INFO:     ::1:62333 - "POST /get_session_questions HTTP/1.1" 400 Bad Request
INFO:     ::1:62333 - "GET /favicon.ico HTTP/1.1" 200 OK
INFO:     ::1:61782 - "GET / HTTP/1.1" 200 OK
INFO:     ::1:61782 - "GET /bundle.js HTTP/1.1" 200 OK
22:07:10: GET: /project
{'labels': ['MENTION', 'USE-COMPARE'], 'choice_style': 'multiple', 'choice_auto_accept': False, 'exclude_by': 'input',
 'auto_count_stream': True, 'dataset': 'sentscat_algoFunc_demo3', 'recipe_name': 'textcat.manual', 'theme': 'basic', '
custom_theme': {}, 'buttons': ['accept', 'reject', 'ignore', 'undo'], 'batch_size': 10, 'history_size': 10, 'port': 80
82, 'host': 'localhost', 'cors': True, 'db': 'sqlite', 'validate': True, 'auto_exclude_current': True, 'instant_submit
': False, 'feed_overlap': True, 'ui_lang': 'en', 'project_info': ['dataset', 'session', 'lang', 'recipe_name', 'view_i
d', 'label'], 'show_stats': False, 'hide_meta': False, 'show_flag': False, 'instructions': False, 'swipe': False, 'spl
it_sents_threshold': False, 'html_template': False, 'global_css': None, 'javascript': None, 'writing_dir': 'ltr', 'sho
w_whitespace': False, 'view_id': 'choice', 'version': '1.11.6'}

INFO:     ::1:61782 - "GET /project HTTP/1.1" 200 OK
22:07:11: POST: /get_session_questions
22:07:11: CONTROLLER: Getting batch of questions for session: None
22:07:11: FEED: Finding next batch of questions in stream
⚠ The running recipe is configured for multiple annotators using named sessions
with feed_overlap=True, but a client is requesting questions using the default
session. For this recipe, open the app with ?session=name added to the URL or
set feed_overlap to False in your configuration.
INFO:     ::1:61782 - "POST /get_session_questions HTTP/1.1" 400 Bad Request
INFO:     ::1:61782 - "GET /favicon.ico HTTP/1.1" 200 OK

Based on your screenshot, it looks like the server isn't running correctly, but there seems to be no problems in your logs and the server is active. Are you serving Prodigy locally on localhost or on a server? Is the server still running or does it just exit at the end? If so, did you double-check that you're not running out of memory (since you're using a transformer model in the loop)?
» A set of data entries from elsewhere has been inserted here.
This design comes from an exercise in tuning for small area on the open sky130 flow, not from production work.
Function was checked by simulation only, so behaviour that the tests miss may differ from the original.
No driver is modelled on the clock port, so clock power and skew are understated where the tree is cut down; a real chip needs a root buffer or a tree.
No activity file was given, so power comes from the tool's default toggle rates.

==> flow/design.v (excerpt) <==
module stepper_core (
    input  wire        clk,
    input  wire        rst,           
    input  wire [34:0] cfg,           
    input  wire        tick,          
    input  wire        cmd_valid,
    input  wire [35:0] cmd_word,      
    output wire        cmd_ready,
    output reg         done,
    output wire [31:0] done_result,
    output wire        write4,
    output wire [43:0] duty,          
    output wire [31:0] pin_id,
    output wire        cfg_out,
    output wire [7:0]  status         
);
Settings: LEC_CHECK=0, CAP_MARGIN=0, CORE_AREA=2.3 2.72 103.96 119.68, DIE_AREA=0 0 106.26 122.4, SLEW_MARGIN=0; clock period 20.0 ns.
standard.sh (not shown) runs the stock make flow with config.mk's settings and CLKGATE_MAP_FILE= SYNTH_SCRIPT=/design/flow/synth_recipe.tcl, a recipe that flattens the netlist after the stock synthesis.
==> flow/flow/run.sh <==
#!/bin/bash
set -o pipefail
export BUFFER_PORTS_ARGS="-buffer_cell sky130_fd_sc_hd__buf_1"
export MY_CLK_LEAVES=8 MY_CLK_ROOTS=2 MY_CLK_BIG_HPWL=70
export PRE_CTS_TCL="$(pwd)/flow/clock_tree.tcl"
bash standard.sh > standard.log 2>&1
Other scripts of this flow, unchanged in this note and not shown: flow/flow/clock_tree.tcl
Edit:
--- a/flow/design.v
+++ b/flow/design.v
@@ -66,26 +66,32 @@
     assign pin_id = pin_r;
     wire [5:0] step_v = {1'b0, stride};
     wire [5:0] next_i = dir ? (pos - step_v) : (pos + step_v);
     wire sweep_end = pos[5] & pos[4] & (pos[3] | ~m_ge1) & (pos[2] | ~m_ge2) &
                      (pos[1] | ~m_ge3) & (pos[0] | ~m_ge4);
     wire tmr_zero = ~(|tmr[30:4]) & (~tmr[3] | m_ge4) & (~tmr[2] | m_ge3) &
                     (~tmr[1] | m_ge2) & (~tmr[0] | m_ge1);
+    reg  [4:0] tph;
+    reg        tpend, tcy;
+    wire       tph0   = (tph == 5'b00001);
+    wire       tph_end = (tph == 5'b01101);    
+    wire       tcin   = tph0 ? tpend : tcy;
+    wire       tout   = tmr[10] ^ tcin;
     wire [4:0]  dec_bit = {m_ge4, m_ge3 & ~m_ge4, m_ge2 & ~m_ge3, m_ge1 & ~m_ge2, ~m_ge1};
-    wire [30:0] tmr_bw;    
+    wire [10:0] tmr_bw;    
     assign tmr_bw[0] = tick & dec_bit[0];
     genvar gt;
-    generate for (gt = 1; gt < 31; gt = gt + 1) begin : g_tb
+    generate for (gt = 1; gt < 11; gt = gt + 1) begin : g_tb
         if (gt < 5) begin : g_lo
             assign tmr_bw[gt] = (tick & dec_bit[gt]) | (tmr_bw[gt-1] & ~tmr[gt-1]);
         end else begin : g_hi
             assign tmr_bw[gt] = tmr_bw[gt-1] & ~tmr[gt-1];
         end
     end endgenerate
-    wire [30:0] tmr_dec = tmr[30:0] ^ tmr_bw;
+    wire [30:0] tmr_dec = {tout, tmr[30:11], tmr[9:0] ^ tmr_bw[9:0]};
     wire       rem_en  = waiting & tmr_zero & sweep_end;
     wire       rlo_wrap = rem_en & (rlo == {3{dir}});
     wire       rph0    = (rph == 5'b00001);
     wire       rph_end = (rph == 5'b01010);    
     wire       rcin    = rph0 ? rpend : rcy;
     wire       rout    = rhi[0] ^ rcin;
     wire       rterm   = dir ? (&rhi) : ~(|rhi);
@@ -100,14 +106,22 @@
     wire        accept = cmd_valid & idle;
     assign cmd_ready   = idle;
     assign cfg_out     = (rph == 5'b00000);
     assign done_result = tmr;
     assign write4      = phase[2] & phase[1];
     assign status      = {2'b00, phase[1] & ~phase[2], phase[0] & ~phase[2], 1'b0, halted, cfg_err, phase[2]};
     always @(posedge clk) begin
+        if (waiting & ~tmr_zero) begin
+            tph   <= tph_end ? 5'b00001 : {tph[3:0], tph[4] ^ tph[2]};
+            tpend <= tmr_bw[10] | (tpend & ~tph0);
+        end else begin
+            tph   <= 5'b00001;
+            tpend <= 1'b0;
+        end
+        tcy <= tcin & ~tmr[10];
         if (waiting & ~tmr_zero)
             tmr <= {1'b0, tmr_dec};
         else if (emit | (idle & (op == OP_GET_SPEED)))
             tmr <= speed;
         else
             tmr <= 32'd0;
         if (idle) dir <= arg[31];
Outcome: The changed run finished with timing, DRC and antenna clean; final area is lower by 1.0%; combinational power is lower by 31%; area after synthesis is lower by 0.86%; via count is lower by 0.90%; routed wire length is higher by 0.54%; sequential share of layout area is higher by 2.3 points; clock power is higher by about 7%; critical path depth is lower by 21; utilization is lower by 0.68 points; total power is lower by 6.4%; cell count is lower by 3.4%; setup slack gains 3500 ps.
In every run of this note, the design's own scripts or RTL, not TritonCTS, make the clock network.

[separate check: timing with driven ports]
How much do the figures lean on ideal ports? The routed layouts below were timed once more, with nothing changed but the port constraints.
Step 1 assumes that a clkbuf_16 drives the clock port and a buf_2 every other input.
Step 2 also shifts input and output timing later by t, the mid clock arrival at the registers, as if the neighbouring blocks saw the same clock.
Slacks: ideal / step 1 / step 2; pairs: ideal / step 1.
run | t (ns) | setup slack, ns | hold slack, ns | worst setup path at the end | cell pins on the clock port's net
the first run | 0.372 | 9.514 / 9.517 / 9.145 | 0.449 / 0.449 / 0.449 | input to register | 2
the second run | 0.369 | 12.984 / 13.000 / 12.630 | 0.427 / 0.427 / 0.427 | input to register | 2
After both steps every run listed still meets setup and hold. For the first run, which loses most, drivers alone change the setup slack by +0.003 ns; drivers and shift together by -0.369 ns.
If you only got your license in 2021, it'll sill be active and it won't have any effect on the runtime usage. Prodigy never connects to our servers at runtime, the license will only affect whether you can download it or not.

Thanks for your quick response @ines . I am serving Prodigy locally on localhost on my laptop.
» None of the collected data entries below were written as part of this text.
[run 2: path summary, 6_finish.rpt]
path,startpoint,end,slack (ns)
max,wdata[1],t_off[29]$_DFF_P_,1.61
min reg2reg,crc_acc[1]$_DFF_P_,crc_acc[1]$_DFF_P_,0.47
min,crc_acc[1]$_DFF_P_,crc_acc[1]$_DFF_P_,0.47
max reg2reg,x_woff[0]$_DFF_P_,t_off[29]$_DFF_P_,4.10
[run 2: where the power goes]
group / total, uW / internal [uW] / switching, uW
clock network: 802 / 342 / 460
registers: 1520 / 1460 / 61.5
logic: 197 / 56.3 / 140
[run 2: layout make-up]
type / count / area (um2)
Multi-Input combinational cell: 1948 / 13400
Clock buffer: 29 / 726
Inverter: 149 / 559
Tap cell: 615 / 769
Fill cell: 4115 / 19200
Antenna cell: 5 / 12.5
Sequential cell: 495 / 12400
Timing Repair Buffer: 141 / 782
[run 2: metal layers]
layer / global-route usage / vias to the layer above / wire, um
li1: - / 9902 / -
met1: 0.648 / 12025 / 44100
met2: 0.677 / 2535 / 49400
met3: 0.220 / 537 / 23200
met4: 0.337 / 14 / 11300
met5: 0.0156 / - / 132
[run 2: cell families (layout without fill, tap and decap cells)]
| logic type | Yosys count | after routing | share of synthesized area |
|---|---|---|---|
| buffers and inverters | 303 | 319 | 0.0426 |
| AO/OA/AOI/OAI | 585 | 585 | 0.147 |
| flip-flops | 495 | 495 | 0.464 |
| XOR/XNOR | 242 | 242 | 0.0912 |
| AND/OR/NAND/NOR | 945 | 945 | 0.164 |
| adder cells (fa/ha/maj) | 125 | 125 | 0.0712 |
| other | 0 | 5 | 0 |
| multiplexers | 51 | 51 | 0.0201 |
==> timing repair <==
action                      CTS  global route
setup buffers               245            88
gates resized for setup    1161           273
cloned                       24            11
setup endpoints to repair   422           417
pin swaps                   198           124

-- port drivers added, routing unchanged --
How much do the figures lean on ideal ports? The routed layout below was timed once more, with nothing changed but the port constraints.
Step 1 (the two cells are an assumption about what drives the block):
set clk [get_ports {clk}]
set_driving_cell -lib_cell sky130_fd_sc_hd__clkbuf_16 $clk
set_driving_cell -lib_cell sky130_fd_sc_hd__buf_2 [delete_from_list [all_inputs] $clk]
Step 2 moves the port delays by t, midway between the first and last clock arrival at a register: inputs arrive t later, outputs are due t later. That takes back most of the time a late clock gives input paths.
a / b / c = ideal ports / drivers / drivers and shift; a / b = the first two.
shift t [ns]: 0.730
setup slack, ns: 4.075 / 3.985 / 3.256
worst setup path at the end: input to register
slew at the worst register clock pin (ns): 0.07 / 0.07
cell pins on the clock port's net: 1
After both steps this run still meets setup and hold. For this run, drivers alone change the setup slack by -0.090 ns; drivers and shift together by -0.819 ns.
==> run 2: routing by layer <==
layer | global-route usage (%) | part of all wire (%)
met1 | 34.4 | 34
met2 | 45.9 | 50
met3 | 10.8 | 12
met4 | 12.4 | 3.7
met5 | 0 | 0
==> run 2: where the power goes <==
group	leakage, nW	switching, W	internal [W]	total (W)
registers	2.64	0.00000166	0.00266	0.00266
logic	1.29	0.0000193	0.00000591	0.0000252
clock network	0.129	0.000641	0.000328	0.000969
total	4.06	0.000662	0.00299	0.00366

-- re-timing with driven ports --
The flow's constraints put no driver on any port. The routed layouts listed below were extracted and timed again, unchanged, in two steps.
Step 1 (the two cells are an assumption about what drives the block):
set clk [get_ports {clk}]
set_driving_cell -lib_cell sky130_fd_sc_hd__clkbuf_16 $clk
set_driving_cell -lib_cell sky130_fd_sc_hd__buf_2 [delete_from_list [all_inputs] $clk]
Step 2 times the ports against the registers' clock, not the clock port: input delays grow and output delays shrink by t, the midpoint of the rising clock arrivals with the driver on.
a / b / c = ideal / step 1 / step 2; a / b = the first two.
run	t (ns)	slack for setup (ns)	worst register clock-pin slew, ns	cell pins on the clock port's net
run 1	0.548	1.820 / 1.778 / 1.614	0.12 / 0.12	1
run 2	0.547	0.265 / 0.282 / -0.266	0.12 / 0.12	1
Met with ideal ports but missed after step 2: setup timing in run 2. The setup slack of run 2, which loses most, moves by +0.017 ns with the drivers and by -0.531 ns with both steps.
Sorry, how could I know whether the server is still running or exit at the end?

I think the memory is ok enough to run the code. I changed the model to en_core_web_sm, and I got the same issue as what I posted above. So weird!

Hi @ines. Just have a good message for you. I created a new virtualenv and install spaCy and Prodigy from scratch, and now it really works well. I attached the version information below, hope it can help people who have the same issue as me.

python==3.8
Prodigy==1.10.3
spaCy ==2.3.2
1 Like

That's great to know, maybe you just ended up in a weird environment state!

Just answering this for completeness: if your command line prompt (where you can type in stuff, usually indicated by a blinking cursor) comes back, this usually indicates that the server has stopped. If not, this means the process is still running.